§ Source information:
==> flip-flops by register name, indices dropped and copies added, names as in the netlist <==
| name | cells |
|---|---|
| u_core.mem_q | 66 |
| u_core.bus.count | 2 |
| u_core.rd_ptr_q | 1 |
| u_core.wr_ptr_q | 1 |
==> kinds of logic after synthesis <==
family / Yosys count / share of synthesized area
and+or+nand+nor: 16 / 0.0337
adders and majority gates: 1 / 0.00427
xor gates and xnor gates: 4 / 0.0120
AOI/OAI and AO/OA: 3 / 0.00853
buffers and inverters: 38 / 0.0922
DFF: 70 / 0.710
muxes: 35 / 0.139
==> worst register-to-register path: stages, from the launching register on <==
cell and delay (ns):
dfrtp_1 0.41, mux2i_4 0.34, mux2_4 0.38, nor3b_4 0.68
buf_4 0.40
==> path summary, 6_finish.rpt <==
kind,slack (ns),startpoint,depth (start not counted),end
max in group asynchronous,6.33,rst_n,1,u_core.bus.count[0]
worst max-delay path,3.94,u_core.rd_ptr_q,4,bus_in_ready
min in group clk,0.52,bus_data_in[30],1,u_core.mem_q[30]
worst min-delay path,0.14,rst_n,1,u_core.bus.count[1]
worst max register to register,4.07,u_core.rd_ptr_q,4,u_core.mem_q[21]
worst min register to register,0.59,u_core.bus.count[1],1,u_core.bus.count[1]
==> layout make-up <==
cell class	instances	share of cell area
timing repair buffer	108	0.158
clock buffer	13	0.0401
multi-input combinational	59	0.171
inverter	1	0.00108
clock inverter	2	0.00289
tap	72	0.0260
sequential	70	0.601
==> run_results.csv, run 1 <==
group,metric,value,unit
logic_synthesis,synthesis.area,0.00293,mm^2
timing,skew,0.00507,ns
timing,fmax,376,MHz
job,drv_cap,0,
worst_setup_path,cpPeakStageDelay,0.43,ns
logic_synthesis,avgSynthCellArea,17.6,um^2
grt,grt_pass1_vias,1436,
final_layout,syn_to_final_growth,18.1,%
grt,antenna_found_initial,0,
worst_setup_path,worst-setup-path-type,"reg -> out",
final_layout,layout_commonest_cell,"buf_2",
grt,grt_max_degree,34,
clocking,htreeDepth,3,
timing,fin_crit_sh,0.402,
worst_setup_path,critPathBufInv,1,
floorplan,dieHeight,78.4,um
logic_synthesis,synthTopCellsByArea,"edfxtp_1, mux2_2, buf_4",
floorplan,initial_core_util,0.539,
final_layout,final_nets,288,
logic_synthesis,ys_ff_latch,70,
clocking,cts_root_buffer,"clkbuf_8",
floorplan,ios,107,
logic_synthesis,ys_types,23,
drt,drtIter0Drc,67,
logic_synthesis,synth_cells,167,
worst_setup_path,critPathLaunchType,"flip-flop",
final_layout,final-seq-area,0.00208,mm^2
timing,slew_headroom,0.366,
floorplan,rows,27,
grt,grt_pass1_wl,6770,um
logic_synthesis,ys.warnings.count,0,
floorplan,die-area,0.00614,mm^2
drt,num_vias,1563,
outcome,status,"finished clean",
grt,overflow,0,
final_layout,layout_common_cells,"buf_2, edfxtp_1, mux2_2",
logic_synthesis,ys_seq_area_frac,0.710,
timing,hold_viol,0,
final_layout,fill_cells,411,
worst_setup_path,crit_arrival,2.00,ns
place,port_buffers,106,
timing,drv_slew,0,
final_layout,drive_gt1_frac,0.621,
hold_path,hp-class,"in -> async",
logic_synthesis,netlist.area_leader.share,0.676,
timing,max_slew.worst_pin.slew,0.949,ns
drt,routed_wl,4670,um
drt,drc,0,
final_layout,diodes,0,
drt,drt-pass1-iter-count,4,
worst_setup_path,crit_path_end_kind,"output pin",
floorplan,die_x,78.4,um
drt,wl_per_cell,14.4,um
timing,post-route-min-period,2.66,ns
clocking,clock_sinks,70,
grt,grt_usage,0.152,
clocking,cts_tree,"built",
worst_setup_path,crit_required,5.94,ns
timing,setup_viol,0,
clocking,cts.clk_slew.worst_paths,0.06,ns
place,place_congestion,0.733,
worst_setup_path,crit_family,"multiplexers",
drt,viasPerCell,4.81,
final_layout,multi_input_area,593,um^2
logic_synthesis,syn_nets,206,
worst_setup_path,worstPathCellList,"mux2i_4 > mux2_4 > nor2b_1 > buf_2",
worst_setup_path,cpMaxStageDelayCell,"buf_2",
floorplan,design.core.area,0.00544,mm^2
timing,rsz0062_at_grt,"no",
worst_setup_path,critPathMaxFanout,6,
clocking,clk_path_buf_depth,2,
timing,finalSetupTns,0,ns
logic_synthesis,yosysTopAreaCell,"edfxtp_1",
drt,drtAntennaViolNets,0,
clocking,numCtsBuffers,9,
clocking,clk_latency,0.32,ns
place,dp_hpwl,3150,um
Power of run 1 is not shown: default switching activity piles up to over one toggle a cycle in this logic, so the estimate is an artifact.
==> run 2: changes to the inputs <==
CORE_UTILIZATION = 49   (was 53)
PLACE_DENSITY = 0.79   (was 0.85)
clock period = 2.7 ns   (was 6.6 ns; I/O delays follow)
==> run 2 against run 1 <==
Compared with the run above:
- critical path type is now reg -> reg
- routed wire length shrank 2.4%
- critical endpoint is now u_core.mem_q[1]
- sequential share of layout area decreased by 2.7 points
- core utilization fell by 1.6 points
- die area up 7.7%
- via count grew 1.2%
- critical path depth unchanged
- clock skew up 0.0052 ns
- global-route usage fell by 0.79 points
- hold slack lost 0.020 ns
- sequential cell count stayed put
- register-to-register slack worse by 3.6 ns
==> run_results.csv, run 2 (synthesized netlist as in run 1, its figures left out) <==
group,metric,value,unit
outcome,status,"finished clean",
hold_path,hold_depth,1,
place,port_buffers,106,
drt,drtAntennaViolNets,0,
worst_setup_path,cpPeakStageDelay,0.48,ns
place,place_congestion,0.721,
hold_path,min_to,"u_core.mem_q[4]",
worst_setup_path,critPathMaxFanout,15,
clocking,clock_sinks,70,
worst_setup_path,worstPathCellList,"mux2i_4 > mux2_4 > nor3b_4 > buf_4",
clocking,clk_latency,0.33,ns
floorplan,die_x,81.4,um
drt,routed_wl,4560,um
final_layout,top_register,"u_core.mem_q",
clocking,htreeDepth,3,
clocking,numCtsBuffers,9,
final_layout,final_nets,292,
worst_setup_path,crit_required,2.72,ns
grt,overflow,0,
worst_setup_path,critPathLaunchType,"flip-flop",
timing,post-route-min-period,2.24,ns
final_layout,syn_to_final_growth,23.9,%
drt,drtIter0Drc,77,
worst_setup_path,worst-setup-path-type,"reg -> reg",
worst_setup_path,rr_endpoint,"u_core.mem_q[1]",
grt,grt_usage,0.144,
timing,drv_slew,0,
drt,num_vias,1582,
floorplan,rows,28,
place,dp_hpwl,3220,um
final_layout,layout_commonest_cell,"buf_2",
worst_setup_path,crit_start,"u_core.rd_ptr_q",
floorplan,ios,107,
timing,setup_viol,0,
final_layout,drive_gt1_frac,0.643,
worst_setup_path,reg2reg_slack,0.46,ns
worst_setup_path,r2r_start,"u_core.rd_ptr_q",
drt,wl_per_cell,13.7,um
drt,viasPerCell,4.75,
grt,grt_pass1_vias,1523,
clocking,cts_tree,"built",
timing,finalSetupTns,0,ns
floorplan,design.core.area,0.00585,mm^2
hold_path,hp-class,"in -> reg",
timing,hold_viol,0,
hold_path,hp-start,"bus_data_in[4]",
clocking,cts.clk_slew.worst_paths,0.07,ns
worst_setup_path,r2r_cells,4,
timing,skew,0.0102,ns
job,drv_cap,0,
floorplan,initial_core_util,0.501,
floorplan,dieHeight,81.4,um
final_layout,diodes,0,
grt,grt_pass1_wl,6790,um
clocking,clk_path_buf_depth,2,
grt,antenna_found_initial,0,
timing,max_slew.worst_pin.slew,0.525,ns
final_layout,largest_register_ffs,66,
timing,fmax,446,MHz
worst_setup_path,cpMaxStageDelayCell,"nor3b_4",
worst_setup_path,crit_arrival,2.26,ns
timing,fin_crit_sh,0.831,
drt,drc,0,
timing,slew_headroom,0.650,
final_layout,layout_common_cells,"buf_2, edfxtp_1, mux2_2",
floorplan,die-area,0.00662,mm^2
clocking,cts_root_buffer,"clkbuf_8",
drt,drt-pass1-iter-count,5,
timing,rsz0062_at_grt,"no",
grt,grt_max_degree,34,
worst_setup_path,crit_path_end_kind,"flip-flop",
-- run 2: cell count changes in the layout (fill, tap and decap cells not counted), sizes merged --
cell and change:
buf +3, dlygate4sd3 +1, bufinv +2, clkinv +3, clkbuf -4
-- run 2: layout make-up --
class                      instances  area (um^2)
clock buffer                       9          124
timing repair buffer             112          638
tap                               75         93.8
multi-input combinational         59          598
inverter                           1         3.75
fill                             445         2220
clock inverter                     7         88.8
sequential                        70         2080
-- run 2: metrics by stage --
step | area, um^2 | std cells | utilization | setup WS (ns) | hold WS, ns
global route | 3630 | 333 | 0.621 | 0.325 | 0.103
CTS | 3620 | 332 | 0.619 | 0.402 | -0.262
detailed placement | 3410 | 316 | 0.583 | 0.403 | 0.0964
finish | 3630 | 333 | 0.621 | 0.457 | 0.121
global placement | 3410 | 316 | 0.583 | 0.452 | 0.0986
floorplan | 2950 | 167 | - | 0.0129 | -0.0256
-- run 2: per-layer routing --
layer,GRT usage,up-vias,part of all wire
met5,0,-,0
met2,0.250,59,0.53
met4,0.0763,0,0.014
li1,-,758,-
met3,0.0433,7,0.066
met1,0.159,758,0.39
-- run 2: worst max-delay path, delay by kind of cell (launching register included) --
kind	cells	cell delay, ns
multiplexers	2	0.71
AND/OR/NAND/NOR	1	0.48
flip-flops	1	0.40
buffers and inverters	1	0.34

§ Problem details: Each line above that contains "worstPathCellList" must be copied out.

§ Exercise result:
worst_setup_path,worstPathCellList,"mux2i_4 > mux2_4 > nor2b_1 > buf_2",
worst_setup_path,worstPathCellList,"mux2i_4 > mux2_4 > nor3b_4 > buf_4",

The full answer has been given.